ACTIVITY — Among the entries below, find the lines with the word "localparam" and copy them.

SUPPLIED DATA —
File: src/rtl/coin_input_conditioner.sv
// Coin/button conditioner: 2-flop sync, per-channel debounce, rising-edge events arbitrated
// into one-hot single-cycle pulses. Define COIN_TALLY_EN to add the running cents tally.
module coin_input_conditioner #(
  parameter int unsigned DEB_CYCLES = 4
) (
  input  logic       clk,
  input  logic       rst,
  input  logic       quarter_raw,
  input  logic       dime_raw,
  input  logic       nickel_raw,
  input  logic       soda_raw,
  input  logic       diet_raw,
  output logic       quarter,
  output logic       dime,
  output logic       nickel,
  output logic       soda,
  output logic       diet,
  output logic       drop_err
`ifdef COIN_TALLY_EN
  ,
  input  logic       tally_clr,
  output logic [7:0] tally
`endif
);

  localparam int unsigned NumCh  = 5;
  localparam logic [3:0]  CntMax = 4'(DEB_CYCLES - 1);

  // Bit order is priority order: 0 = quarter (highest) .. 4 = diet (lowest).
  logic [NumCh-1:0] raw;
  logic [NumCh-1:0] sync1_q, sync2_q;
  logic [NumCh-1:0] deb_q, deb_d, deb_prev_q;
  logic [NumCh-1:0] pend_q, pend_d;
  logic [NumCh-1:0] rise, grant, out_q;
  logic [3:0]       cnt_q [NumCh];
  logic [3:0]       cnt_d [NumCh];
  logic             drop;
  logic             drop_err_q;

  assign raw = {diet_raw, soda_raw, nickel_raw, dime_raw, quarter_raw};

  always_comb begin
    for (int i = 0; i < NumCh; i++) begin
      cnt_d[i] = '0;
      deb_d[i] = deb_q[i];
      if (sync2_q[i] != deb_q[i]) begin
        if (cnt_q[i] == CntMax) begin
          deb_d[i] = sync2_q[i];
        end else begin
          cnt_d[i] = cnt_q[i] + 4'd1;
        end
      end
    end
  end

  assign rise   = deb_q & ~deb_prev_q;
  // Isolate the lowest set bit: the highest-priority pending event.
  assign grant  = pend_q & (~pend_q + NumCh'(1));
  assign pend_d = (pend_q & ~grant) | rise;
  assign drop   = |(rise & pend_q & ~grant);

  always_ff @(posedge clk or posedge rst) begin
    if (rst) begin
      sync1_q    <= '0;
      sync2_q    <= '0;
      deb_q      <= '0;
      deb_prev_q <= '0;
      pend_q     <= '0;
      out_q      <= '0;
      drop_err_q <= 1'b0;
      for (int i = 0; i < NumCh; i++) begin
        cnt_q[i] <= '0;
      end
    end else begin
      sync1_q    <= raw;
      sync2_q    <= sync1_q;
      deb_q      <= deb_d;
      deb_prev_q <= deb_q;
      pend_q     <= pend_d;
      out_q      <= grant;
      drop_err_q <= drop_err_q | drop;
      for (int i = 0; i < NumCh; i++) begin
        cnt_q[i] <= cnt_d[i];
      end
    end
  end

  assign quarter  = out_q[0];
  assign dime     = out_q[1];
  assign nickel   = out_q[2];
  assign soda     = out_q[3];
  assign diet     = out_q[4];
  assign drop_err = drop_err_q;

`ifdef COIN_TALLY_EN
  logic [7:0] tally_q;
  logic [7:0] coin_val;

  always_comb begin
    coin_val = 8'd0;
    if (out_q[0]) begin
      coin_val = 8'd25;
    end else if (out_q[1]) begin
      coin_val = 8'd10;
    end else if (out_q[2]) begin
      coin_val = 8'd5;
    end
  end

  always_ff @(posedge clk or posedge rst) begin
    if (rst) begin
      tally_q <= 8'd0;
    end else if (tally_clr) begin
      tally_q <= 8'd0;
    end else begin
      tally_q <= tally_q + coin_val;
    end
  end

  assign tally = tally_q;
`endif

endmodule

SOLUTION FOR THIS PROBLEM —
  localparam int unsigned NumCh  = 5;
  localparam logic [3:0]  CntMax = 4'(DEB_CYCLES - 1);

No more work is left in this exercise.